| Problem |
Only the number is wanted: how many lines below contain "append"?

[Saved data entries]
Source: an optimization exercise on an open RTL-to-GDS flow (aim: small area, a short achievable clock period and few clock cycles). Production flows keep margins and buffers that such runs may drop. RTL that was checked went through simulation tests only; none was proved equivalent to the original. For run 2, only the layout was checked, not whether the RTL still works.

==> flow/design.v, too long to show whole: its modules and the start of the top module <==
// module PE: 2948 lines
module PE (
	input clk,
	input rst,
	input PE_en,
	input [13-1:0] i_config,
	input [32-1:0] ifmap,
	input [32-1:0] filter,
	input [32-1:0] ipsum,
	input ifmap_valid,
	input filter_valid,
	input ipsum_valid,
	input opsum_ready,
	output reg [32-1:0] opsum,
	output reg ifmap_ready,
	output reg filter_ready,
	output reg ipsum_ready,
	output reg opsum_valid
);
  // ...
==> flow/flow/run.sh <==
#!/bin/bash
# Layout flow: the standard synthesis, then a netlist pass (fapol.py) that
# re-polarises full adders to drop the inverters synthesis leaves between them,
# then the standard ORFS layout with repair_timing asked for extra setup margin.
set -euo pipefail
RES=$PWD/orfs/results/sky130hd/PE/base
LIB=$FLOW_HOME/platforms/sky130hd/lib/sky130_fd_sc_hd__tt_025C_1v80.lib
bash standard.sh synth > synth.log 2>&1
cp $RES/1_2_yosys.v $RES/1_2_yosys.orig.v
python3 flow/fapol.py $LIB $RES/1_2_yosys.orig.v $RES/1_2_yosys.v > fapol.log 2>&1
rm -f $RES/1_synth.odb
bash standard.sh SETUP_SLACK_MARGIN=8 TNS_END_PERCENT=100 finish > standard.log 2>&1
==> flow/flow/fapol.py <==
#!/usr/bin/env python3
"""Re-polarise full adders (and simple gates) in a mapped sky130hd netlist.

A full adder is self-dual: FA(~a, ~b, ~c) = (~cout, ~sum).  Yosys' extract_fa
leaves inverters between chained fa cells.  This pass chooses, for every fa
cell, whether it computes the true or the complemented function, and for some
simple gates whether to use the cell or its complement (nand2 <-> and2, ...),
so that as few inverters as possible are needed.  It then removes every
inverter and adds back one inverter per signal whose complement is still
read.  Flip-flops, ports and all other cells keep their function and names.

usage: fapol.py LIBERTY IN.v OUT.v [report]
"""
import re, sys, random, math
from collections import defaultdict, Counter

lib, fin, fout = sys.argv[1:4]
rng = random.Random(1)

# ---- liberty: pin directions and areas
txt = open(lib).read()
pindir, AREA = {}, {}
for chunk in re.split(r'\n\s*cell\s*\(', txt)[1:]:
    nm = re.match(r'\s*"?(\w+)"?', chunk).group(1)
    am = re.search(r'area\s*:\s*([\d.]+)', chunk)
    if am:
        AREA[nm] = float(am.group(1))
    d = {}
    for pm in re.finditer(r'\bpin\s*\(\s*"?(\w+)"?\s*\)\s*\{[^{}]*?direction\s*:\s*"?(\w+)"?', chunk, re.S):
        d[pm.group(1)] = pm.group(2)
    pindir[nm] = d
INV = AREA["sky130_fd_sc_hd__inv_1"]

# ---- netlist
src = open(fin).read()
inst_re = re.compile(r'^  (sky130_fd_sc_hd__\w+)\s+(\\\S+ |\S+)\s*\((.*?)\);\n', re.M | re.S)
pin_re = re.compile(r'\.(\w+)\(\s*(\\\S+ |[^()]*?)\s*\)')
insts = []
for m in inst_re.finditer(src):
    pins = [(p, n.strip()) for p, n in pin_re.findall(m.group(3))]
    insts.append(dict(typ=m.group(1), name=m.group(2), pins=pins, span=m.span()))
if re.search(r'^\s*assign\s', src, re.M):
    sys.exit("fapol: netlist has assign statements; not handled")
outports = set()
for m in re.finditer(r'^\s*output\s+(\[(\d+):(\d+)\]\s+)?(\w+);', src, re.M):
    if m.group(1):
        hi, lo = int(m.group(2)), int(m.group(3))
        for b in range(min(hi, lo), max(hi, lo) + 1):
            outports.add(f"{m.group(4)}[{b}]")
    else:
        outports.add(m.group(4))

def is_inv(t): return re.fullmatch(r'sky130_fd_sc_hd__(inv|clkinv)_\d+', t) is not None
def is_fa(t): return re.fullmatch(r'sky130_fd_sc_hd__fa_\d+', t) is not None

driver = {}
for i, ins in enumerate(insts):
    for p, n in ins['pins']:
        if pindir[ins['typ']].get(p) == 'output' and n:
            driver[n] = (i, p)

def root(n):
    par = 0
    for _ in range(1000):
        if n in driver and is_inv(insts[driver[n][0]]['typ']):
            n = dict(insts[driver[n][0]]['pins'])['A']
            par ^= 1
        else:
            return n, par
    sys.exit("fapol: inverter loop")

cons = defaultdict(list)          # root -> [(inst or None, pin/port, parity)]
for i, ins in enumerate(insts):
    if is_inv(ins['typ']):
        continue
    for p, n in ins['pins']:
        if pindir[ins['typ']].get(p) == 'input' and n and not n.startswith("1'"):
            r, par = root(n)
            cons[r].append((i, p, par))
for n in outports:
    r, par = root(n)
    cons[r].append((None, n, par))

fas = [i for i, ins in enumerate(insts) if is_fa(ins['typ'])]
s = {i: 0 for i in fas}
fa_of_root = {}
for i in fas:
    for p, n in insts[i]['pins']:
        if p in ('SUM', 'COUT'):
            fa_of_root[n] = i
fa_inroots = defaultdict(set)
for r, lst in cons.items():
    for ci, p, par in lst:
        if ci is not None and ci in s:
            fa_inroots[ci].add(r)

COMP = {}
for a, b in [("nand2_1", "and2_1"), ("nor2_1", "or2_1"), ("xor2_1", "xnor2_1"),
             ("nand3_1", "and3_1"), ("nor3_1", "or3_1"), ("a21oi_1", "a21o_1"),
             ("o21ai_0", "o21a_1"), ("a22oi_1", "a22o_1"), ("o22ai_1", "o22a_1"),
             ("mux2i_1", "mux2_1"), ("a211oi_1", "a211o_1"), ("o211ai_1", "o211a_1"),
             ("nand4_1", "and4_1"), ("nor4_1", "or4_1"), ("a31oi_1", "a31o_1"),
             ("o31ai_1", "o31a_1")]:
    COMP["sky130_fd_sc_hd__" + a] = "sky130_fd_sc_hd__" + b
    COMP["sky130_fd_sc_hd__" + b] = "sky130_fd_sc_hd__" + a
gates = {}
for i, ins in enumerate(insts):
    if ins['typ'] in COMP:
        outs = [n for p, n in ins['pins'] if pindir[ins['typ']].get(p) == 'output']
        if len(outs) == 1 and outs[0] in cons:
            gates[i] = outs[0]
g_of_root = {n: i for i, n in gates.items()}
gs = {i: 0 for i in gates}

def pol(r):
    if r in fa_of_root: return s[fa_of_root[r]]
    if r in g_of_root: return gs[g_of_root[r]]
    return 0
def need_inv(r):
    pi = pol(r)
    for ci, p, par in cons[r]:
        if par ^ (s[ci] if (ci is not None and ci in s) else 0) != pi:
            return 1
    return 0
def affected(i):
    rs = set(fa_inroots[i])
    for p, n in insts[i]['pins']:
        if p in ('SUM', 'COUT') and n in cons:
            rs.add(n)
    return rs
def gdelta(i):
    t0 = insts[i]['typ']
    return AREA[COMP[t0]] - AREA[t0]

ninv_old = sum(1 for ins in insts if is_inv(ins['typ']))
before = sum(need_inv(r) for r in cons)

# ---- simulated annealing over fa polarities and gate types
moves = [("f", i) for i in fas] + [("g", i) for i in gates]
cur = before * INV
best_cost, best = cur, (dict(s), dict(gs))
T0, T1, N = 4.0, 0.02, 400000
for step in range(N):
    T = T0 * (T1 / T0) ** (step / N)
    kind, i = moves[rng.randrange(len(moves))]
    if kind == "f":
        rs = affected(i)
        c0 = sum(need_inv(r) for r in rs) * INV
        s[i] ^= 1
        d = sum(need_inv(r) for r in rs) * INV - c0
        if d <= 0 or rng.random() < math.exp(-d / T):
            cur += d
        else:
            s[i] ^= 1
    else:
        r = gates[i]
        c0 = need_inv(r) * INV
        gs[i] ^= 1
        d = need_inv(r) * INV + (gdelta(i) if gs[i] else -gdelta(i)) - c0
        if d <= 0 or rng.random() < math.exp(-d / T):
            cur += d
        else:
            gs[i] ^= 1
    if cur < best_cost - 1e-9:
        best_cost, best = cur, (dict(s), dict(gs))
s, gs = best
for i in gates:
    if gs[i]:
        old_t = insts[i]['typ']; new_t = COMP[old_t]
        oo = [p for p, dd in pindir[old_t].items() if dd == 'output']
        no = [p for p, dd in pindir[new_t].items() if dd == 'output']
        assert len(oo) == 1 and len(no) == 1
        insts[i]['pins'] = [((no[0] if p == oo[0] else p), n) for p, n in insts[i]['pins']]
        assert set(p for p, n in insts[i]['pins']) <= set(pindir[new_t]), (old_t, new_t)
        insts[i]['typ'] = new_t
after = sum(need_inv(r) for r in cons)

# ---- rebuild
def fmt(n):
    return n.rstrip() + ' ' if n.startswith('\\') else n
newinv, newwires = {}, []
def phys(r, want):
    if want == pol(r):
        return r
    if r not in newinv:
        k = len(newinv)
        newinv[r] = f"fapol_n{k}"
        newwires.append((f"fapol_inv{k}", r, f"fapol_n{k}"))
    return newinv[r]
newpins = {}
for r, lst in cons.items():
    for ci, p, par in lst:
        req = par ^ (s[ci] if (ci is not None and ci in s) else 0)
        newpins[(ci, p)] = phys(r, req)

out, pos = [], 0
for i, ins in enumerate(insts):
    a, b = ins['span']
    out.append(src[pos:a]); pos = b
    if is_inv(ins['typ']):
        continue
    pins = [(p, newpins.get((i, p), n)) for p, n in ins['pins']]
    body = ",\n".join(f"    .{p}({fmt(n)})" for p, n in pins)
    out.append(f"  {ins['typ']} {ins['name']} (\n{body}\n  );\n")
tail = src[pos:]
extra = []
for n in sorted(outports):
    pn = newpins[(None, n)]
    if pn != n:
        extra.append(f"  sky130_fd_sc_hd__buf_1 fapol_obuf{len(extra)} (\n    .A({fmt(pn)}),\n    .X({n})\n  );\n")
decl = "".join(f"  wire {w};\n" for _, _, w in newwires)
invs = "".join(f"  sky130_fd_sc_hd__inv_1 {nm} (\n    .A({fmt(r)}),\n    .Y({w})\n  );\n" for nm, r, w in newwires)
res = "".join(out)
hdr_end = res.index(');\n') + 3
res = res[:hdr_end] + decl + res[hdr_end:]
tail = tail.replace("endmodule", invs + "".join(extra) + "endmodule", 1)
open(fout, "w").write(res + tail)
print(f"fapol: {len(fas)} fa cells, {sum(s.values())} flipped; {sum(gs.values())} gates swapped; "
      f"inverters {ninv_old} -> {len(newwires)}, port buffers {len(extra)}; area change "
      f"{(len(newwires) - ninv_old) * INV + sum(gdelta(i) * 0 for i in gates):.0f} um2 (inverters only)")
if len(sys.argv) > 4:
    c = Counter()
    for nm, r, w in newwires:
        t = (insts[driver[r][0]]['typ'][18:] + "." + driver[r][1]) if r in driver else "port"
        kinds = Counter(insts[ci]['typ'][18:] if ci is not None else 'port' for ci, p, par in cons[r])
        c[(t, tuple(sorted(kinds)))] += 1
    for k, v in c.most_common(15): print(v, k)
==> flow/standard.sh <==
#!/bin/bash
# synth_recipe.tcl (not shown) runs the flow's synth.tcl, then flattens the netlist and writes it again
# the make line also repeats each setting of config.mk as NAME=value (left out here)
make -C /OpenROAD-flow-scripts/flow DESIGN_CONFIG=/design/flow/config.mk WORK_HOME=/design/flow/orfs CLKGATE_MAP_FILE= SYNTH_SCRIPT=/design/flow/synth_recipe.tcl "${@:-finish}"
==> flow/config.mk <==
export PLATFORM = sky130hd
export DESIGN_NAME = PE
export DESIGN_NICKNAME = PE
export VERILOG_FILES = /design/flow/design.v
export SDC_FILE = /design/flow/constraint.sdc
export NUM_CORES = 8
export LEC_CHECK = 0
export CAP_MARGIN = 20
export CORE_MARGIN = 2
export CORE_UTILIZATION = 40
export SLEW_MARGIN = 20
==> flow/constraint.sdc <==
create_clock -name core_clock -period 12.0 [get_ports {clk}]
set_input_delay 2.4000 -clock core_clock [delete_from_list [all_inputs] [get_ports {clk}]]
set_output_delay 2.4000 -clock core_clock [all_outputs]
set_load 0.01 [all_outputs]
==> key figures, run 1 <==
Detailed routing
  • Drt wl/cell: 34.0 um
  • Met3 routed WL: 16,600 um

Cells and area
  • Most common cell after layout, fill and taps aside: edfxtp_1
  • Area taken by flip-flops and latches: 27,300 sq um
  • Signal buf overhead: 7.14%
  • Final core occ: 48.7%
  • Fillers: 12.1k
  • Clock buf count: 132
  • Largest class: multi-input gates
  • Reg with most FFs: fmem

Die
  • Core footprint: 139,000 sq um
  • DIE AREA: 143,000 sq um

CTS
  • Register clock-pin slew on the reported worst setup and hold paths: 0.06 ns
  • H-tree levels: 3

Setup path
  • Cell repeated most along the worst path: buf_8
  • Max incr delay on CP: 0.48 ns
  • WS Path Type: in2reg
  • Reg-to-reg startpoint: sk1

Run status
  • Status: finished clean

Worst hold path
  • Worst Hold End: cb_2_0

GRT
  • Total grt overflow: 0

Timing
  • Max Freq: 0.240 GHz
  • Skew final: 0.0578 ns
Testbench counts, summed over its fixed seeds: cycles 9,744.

| Result of this exercise |
7